## Task to carry out
Write out, word for word, the part of the listing below that opens with the line containing "row16 = $ne 2x2->1 const B, 2" and closes with the line containing "word_cells = 59", keeping both of those lines and adding no others.

## Recorded data
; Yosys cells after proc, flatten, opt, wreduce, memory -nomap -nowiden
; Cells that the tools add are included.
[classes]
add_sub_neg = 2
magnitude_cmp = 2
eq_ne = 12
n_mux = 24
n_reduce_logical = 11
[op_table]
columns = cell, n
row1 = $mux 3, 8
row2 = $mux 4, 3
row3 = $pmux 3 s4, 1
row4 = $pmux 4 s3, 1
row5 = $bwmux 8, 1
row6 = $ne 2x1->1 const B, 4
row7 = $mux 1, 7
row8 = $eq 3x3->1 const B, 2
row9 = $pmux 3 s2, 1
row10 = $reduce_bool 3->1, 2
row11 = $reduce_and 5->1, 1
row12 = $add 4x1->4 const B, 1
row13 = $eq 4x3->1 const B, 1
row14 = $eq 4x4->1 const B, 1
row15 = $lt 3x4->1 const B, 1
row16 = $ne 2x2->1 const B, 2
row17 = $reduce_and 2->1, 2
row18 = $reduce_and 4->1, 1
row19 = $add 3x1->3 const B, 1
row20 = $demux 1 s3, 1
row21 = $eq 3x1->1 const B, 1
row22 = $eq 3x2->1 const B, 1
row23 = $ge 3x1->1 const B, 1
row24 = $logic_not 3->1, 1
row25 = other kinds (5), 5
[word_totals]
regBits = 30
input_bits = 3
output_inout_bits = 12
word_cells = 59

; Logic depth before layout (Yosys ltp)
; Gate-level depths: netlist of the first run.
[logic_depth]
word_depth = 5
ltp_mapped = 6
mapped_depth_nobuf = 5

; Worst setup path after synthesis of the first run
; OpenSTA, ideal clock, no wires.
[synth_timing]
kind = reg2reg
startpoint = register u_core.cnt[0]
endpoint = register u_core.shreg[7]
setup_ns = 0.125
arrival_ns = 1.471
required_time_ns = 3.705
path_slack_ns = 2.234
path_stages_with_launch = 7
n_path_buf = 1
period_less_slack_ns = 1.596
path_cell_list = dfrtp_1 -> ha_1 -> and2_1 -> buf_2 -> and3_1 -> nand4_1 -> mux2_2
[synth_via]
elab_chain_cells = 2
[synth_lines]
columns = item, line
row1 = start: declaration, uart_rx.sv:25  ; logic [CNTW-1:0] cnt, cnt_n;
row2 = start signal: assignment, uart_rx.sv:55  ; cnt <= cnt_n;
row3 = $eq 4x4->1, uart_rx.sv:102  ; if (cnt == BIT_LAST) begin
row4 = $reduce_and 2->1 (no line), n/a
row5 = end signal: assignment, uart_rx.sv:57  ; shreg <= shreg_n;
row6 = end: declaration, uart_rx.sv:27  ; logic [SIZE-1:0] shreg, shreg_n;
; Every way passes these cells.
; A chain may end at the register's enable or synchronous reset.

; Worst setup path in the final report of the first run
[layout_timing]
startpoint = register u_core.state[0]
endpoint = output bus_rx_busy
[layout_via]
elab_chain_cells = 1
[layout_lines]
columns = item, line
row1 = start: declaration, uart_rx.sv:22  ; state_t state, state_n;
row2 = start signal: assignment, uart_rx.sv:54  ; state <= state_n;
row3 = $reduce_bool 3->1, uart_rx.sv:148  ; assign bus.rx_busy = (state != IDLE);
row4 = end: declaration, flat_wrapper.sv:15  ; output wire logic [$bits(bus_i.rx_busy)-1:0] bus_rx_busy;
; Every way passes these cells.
## config.mk

```make
export PLATFORM = sky130hd
export DESIGN_NAME = multi_pulse_gen
export DESIGN_NICKNAME = d
export VERILOG_FILES = /design/src/rtl/multi_pulse_pkg.sv /design/src/rtl/multi_pulse_chan.sv /design/src/rtl/multi_pulse_gen.sv
export SDC_FILE = /design/constraint.sdc
export NUM_CORES = 1
export LEC_CHECK = 0
export CAP_MARGIN = 20
export CORE_MARGIN = 4
export CORE_UTILIZATION = 55
export CTS_CLUSTER_DIAMETER = 120
export DETAILED_ROUTE_END_ITERATION = 16
export PLACE_DENSITY = 0.78
export SYNTH_ARGS = -nofsm -noshare
export SYNTH_HDL_FRONTEND = slang
export SYNTH_SLANG_ARGS = --single-unit
```

## constraint.sdc

```tcl
create_clock -name clk_i -period 4.87 [get_ports clk_i]
set_input_delay 0.974 -clock clk_i [delete_from_list [all_inputs] [get_ports clk_i]]
set_output_delay 0.974 -clock clk_i [all_outputs]
set_load 0.1 [all_outputs]
```
`src/rtl/fir_tap_sequencer.sv`:
```
// Configuration/streaming controller for the 4-tap systolic FIR datapath.
// Optional beat counter port out_count is built when FIR_SEQ_STATS_EN is defined.
module fir_tap_sequencer #(
    parameter int unsigned DATA_W   = 32,
    parameter int unsigned NUM_TAPS = 4,
    parameter int unsigned LATENCY  = 4
) (
    input  logic              clock,
    input  logic              reset,
    input  logic              cfg_valid,
    output logic              cfg_ready,
    input  logic [DATA_W-1:0] cfg_coeff,
    input  logic              start,
    input  logic              flush,
    input  logic              s_valid,
    output logic              s_ready,
    input  logic [DATA_W-1:0] s_data,
    output logic              m_valid,
    output logic [DATA_W-1:0] m_data,
    output logic              fir_ce,
    output logic [DATA_W-1:0] fir_x,
    output logic              fir_wload,
    output logic [DATA_W-1:0] fir_win,
    input  logic [DATA_W-1:0] fir_y,
`ifdef FIR_SEQ_STATS_EN
    output logic [31:0]       out_count,
`endif
    output logic              busy
);

    localparam int unsigned CNT_W = (NUM_TAPS > 1) ? $clog2(NUM_TAPS) : 1;
    localparam int unsigned MAX_PH = (NUM_TAPS > LATENCY) ? NUM_TAPS : LATENCY;
    localparam int unsigned PH_W  = $clog2(MAX_PH + 1);

    if (LATENCY < NUM_TAPS - 1) begin : g_bad_latency
        $error("LATENCY must be >= NUM_TAPS-1");
    end

    typedef enum logic [1:0] {
        S_IDLE,
        S_LOAD,
        S_RUN,
        S_DRAIN
    } state_t;

    state_t             state, state_n;
    logic [CNT_W-1:0]   cnt, cnt_n;
    logic [PH_W-1:0]    ph, ph_n;
    logic               loaded, loaded_n;
    logic [LATENCY-1:0] vpipe;
    logic [DATA_W-1:0]  shadow [NUM_TAPS];
    logic [CNT_W-1:0]   win_idx;
    logic               shadow_we;
    logic               pipe_adv;
    logic               pipe_in;

    always_ff @(posedge clock) begin
        if (reset) begin
            state  <= S_IDLE;
            cnt    <= '0;
            ph     <= '0;
            loaded <= 1'b0;
            vpipe  <= '0;
        end else begin
            state  <= state_n;
            cnt    <= cnt_n;
            ph     <= ph_n;
            loaded <= loaded_n;
            if (pipe_adv) begin
                for (int unsigned i = LATENCY - 1; i > 0; i--) begin
                    vpipe[i] <= vpipe[i-1];
                end
                vpipe[0] <= pipe_in;
            end
        end
    end

    always_ff @(posedge clock) begin
        if (!reset && shadow_we) begin
            shadow[cnt] <= cfg_coeff;
        end
    end

    // Weights are shifted in last-first so PE_i ends up holding coefficient i.
    always_comb begin
        win_idx = CNT_W'((NUM_TAPS - 1) - 32'(ph));
    end

    always_comb begin
        state_n   = state;
        cnt_n     = cnt;
        ph_n      = ph;
        loaded_n  = loaded;
        cfg_ready = 1'b0;
        s_ready   = 1'b0;
        fir_ce    = 1'b0;
        fir_x     = '0;
        fir_wload = 1'b0;
        fir_win   = '0;
        busy      = 1'b0;
        shadow_we = 1'b0;
        pipe_adv  = 1'b0;
        pipe_in   = 1'b0;
        case (state)
            S_IDLE: begin
                cfg_ready = 1'b1;
                if (cfg_valid) begin
                    shadow_we = 1'b1;
                    loaded_n  = 1'b0;
                    if (cnt == CNT_W'(NUM_TAPS - 1)) begin
                        cnt_n   = '0;
                        ph_n    = '0;
                        state_n = S_LOAD;
                    end else begin
                        cnt_n = cnt + CNT_W'(1);
                    end
                end else if (start && loaded) begin
                    state_n = S_RUN;
                end
            end
            S_LOAD: begin
                busy      = 1'b1;
                fir_wload = 1'b1;
                fir_ce    = 1'b1;
                fir_win   = shadow[win_idx];
                if (ph == PH_W'(NUM_TAPS - 1)) begin
                    loaded_n = 1'b1;
                    state_n  = S_RUN;
                end else begin
                    ph_n = ph + PH_W'(1);
                end
            end
            S_RUN: begin
                busy    = 1'b1;
                s_ready = 1'b1;
                if (s_valid) begin
                    fir_ce   = 1'b1;
                    fir_x    = s_data;
                    pipe_adv = 1'b1;
                    pipe_in  = 1'b1;
                end
                if (flush) begin
                    ph_n    = '0;
                    state_n = S_DRAIN;
                end
            end
            S_DRAIN: begin
                busy     = 1'b1;
                fir_ce   = 1'b1;
                pipe_adv = 1'b1;
                if (ph == PH_W'(LATENCY - 1)) begin
                    state_n = S_IDLE;
                end else begin
                    ph_n = ph + PH_W'(1);
                end
            end
            default: state_n = S_IDLE;
        endcase
    end

    // The valid pipe only moves with the datapath, so its tail lines up with fir_y.
    always_comb begin
        m_valid = pipe_adv & vpipe[LATENCY-1];
        m_data  = m_valid ? fir_y : '0;
    end

`ifdef FIR_SEQ_STATS_EN
    logic load_entry;

    always_comb begin
        load_entry = (state == S_IDLE) && (state_n == S_LOAD);
    end

    always_ff @(posedge clock) begin
        if (reset || load_entry) begin
            out_count <= '0;
        end else if (m_valid && (out_count != '1)) begin
            out_count <= out_count + 32'd1;
        end
    end
`endif

endmodule

```
<file path="config.mk">
export PLATFORM = sky130hd
export DESIGN_NAME = fetch_ctrl_flat
export DESIGN_NICKNAME = d
export VERILOG_FILES = /design/src/rtl/fetch_ctrl_pkg.sv /design/src/rtl/fetch_ctrl_if.sv /design/src/rtl/fetch_ctrl_skid.sv /design/src/rtl/fetch_ctrl.sv /design/src/flat_wrapper.sv
export SDC_FILE = /design/constraint.sdc
export NUM_CORES = 1
export LEC_CHECK = 0
export ABC_AREA = 1
export BUFFER_PORTS_ARGS = -buffer_cell sky130_fd_sc_hd__buf_4
export CAP_MARGIN = 10
export CORE_MARGIN = 10
export CORE_UTILIZATION = 25
export DETAILED_ROUTE_END_ITERATION = 16
export REMOVE_ABC_BUFFERS = 1
export SLEW_MARGIN = 5
export SYNTH_ARGS = -nofsm -noshare
export SYNTH_HDL_FRONTEND = slang
export SYNTH_SLANG_ARGS = --single-unit
</file>
<file path="constraint.sdc">
create_clock -name clk -period 5.3 [get_ports clk]
set_input_delay 0 -clock clk [delete_from_list [all_inputs] [get_ports clk]]
set_output_delay 0 -clock clk [all_outputs]
set_load 0.03 [all_outputs]
</file>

## Reply to the task
row16 = $ne 2x2->1 const B, 2
row17 = $reduce_and 2->1, 2
row18 = $reduce_and 4->1, 1
row19 = $add 3x1->3 const B, 1
row20 = $demux 1 s3, 1
row21 = $eq 3x1->1 const B, 1
row22 = $eq 3x2->1 const B, 1
row23 = $ge 3x1->1 const B, 1
row24 = $logic_not 3->1, 1
row25 = other kinds (5), 5
[word_totals]
regBits = 30
input_bits = 3
output_inout_bits = 12
word_cells = 59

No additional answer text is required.